Question

A trough is 10 ft long and its ends have the shape of isosceles triangles that are 3 ft across at the top and have a height of 1 ft. If the trough is being filled with water at a rate of \({\bf{12}}\;{\bf{f}}{{\bf{t}}^{\bf{3}}}/{\bf{min}}\), how fast is the water level raising when the water is 30 cm deep?

Short answer

The rate of change of height of water in the trough is \(\frac{4}{5}\;{\rm{ft/min}}\).

Step-by-step solution

Find the expression for the rate of change of volume of trough

The figure below represents the schematic of the trough.

Using the property of similar triangles.

\(\begin{aligned}\frac{3}{1} &= \frac{b}{h}\\b &= 3h\end{aligned}\)

The volume of the trough is given by the expression.

\(V = \frac{1}{2}\left( {bh} \right)l\)

Therefore,

\(\begin{aligned}V &= \frac{1}{2}\left( {3h} \right)h\left( {10} \right)\\ &= 15{h^2}\end{aligned}\)

Differentiate the equation of volume with respect to t.

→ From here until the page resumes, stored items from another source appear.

===== src/verilog/flash_host_pkg.sv =====
package flash_host_pkg;

    // serial clock pacing: one half period of the link clock in reference cycles
    localparam int REF_CLK_MHZ  = 250;
    localparam int SCK_MAX_MHZ  = 25;
    localparam logic [2:0] HALF_CYC = 3'((REF_CLK_MHZ + 2 * SCK_MAX_MHZ - 1) / (2 * SCK_MAX_MHZ));

    localparam logic [3:0] CLKS_SINGLE = 4'h8;
    localparam logic [3:0] CLKS_DUAL   = 4'h4;
    localparam logic [1:0] ADDR_BYTES  = 2'h3;
    localparam int         TOP_ADDRESS_BIT = 18;
    localparam logic [23:0] ARRAY_MASK  = 24'h07_FFFF;
    localparam logic [23:0] SECTOR_MASK = 24'hFF_F000;
    localparam logic [23:0] BLOCK_MASK  = 24'hFF_0000;
    localparam logic [8:0]  PAGE_BYTES  = 9'h100;

    localparam logic [7:0] READ_CMD               = 8'h03;
    localparam logic [7:0] FAST_READ_CMD          = 8'h0B;
    localparam logic [7:0] DUAL_OUT_READ_CMD      = 8'h3B;
    localparam logic [7:0] DUAL_IO_READ_CMD       = 8'hBB;
    localparam logic [7:0] SECTOR_ERASE_CMD       = 8'h20;
    localparam logic [7:0] SECTOR_ERASE_ALT_CMD   = 8'hD7;
    localparam logic [7:0] BLOCK_ERASE_CMD        = 8'hD8;
    localparam logic [7:0] CHIP_ERASE_CMD         = 8'h60;
    localparam logic [7:0] CHIP_ERASE_ALT_CMD     = 8'hC7;
    localparam logic [7:0] PAGE_PROGRAM_CMD       = 8'h02;
    localparam logic [7:0] STATUS_READ_CMD        = 8'h05;
    localparam logic [7:0] STATUS_WRITE_CMD       = 8'h01;
    localparam logic [7:0] WRITE_LATCH_SET_CMD    = 8'h06;
    localparam logic [7:0] WRITE_LATCH_CLEAR_CMD  = 8'h04;
    localparam logic [7:0] DEVICE_CODE_READ_CMD   = 8'hAB;
    localparam logic [7:0] PART_CODE_READ_CMD     = 8'h9F;
    localparam logic [7:0] DEEP_SLEEP_CMD         = 8'hB9;

    typedef struct packed {
        logic has_addr;
        logic has_dummy;
        logic dual_addr;
        logic dual_data;
        logic rd;
        logic wr;
        logic need_write_latch_set_cmd;
    } info_t;

    function automatic info_t decode(input logic [7:0] op, input logic [8:0] len);
        info_t i;
        i = '0;
        case (op)
            READ_CMD:              begin i.has_addr = 1'b1; i.rd = 1'b1; end
            FAST_READ_CMD:         begin i.has_addr = 1'b1; i.has_dummy = 1'b1; i.rd = 1'b1; end
            DUAL_OUT_READ_CMD: begin
                i.has_addr  = 1'b1;
                i.has_dummy = 1'b1;
                i.dual_data = 1'b1;
                i.rd        = 1'b1;
            end
            DUAL_IO_READ_CMD: begin
                i.has_addr  = 1'b1;
                i.has_dummy = 1'b1;
                i.dual_addr = 1'b1;
                i.dual_data = 1'b1;
                i.rd        = 1'b1;
            end
            SECTOR_ERASE_CMD, SECTOR_ERASE_ALT_CMD, BLOCK_ERASE_CMD: begin
                i.has_addr  = 1'b1;
                i.need_write_latch_set_cmd = 1'b1;
            end
            CHIP_ERASE_CMD, CHIP_ERASE_ALT_CMD: i.need_write_latch_set_cmd = 1'b1;
            PAGE_PROGRAM_CMD:      begin i.has_addr = 1'b1; i.wr = 1'b1; i.need_write_latch_set_cmd = 1'b1; end
            STATUS_WRITE_CMD:      begin i.wr = 1'b1; i.need_write_latch_set_cmd = 1'b1; end
            STATUS_READ_CMD, PART_CODE_READ_CMD: i.rd = 1'b1;
            // with no data asked for, the bare opcode is the deep sleep exit
            DEVICE_CODE_READ_CMD:  begin i.has_addr = (len != 9'h000); i.rd = 1'b1; end
            default:               i = '0;
        endcase
        return i;
    endfunction

    // data bytes in the frame; program needs 1..256, status write exactly one
    function automatic logic [8:0] data_len(input logic [7:0] op, input logic [8:0] len);
        logic [8:0] n;
        n = len;
        if (op == STATUS_WRITE_CMD) begin
            n = 9'h001;
        end else if (op == PAGE_PROGRAM_CMD) begin
            if (len == 9'h000) begin
                n = 9'h001;
            end else if (len > PAGE_BYTES) begin
                n = PAGE_BYTES;
            end
        end
        return n;
    endfunction

endpackage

\(\begin{aligned}\frac{{{\rm{d}}V}}{{{\rm{d}}t}} &= \frac{{\rm{d}}}{{{\rm{d}}t}}\left( {15{h^2}} \right)\\ &= 15\left( {2h} \right)\left( {\frac{{{\rm{d}}h}}{{{\rm{d}}t}}} \right)\end{aligned}\)

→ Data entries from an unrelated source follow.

==> config.mk <==
export PLATFORM = sky130hd
export DESIGN_NAME = adc_power_trigger_irq_control
export DESIGN_NICKNAME = d
export VERILOG_FILES = /design/src/adc_ctl2_pkg.sv /design/src/adc_power_trigger_irq_control.sv
export SDC_FILE = /design/constraint.sdc
export NUM_CORES = 1
export LEC_CHECK = 0
export BUFFER_PORTS_ARGS = -buffer_cell sky130_fd_sc_hd__buf_2
export CORE_AREA = 2 2 105 107
export DETAILED_ROUTE_END_ITERATION = 7
export DIE_AREA = 0 0 107 109
export PLACE_DENSITY = 0.87
export SLEW_MARGIN = 20
export SYNTH_ARGS = -nofsm -noshare
export SYNTH_HDL_FRONTEND = slang
export SYNTH_SLANG_ARGS = --single-unit
export TNS_END_PERCENT = 20
==> constraint.sdc <==
create_clock -name clk_i -period 2 [get_ports clk_i]
set_input_delay 0.2 -clock clk_i [delete_from_list [all_inputs] [get_ports clk_i]]
set_output_delay 0.2 -clock clk_i [all_outputs]
set_load 0.005 [all_outputs]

Find the rate of change of height of water in the trough

Substitute 2 for \(\frac{{{\rm{d}}V}}{{{\rm{d}}t}}\) and \(\frac{1}{2}\) for h in the equation \(\frac{{{\rm{d}}V}}{{{\rm{d}}t}} = 15\left( {2h} \right)\left( {\frac{{{\rm{d}}h}}{{{\rm{d}}t}}} \right)\).

\(\begin{aligned}\frac{{{\rm{d}}V}}{{{\rm{d}}t}} &= 15\left( {2h} \right)\left( {\frac{{{\rm{d}}h}}{{{\rm{d}}t}}} \right)\\12 &= 30\left( {\frac{1}{2}} \right)\left( {\frac{{{\rm{d}}h}}{{{\rm{d}}t}}} \right)\\\frac{{{\rm{d}}h}}{{{\rm{d}}t}} &= \frac{4}{5}\;{\rm{ft/min}}\end{aligned}\)

Thus, the rate of change of height of water in the trough is \(\frac{4}{5}\;{\rm{ft/min}}\).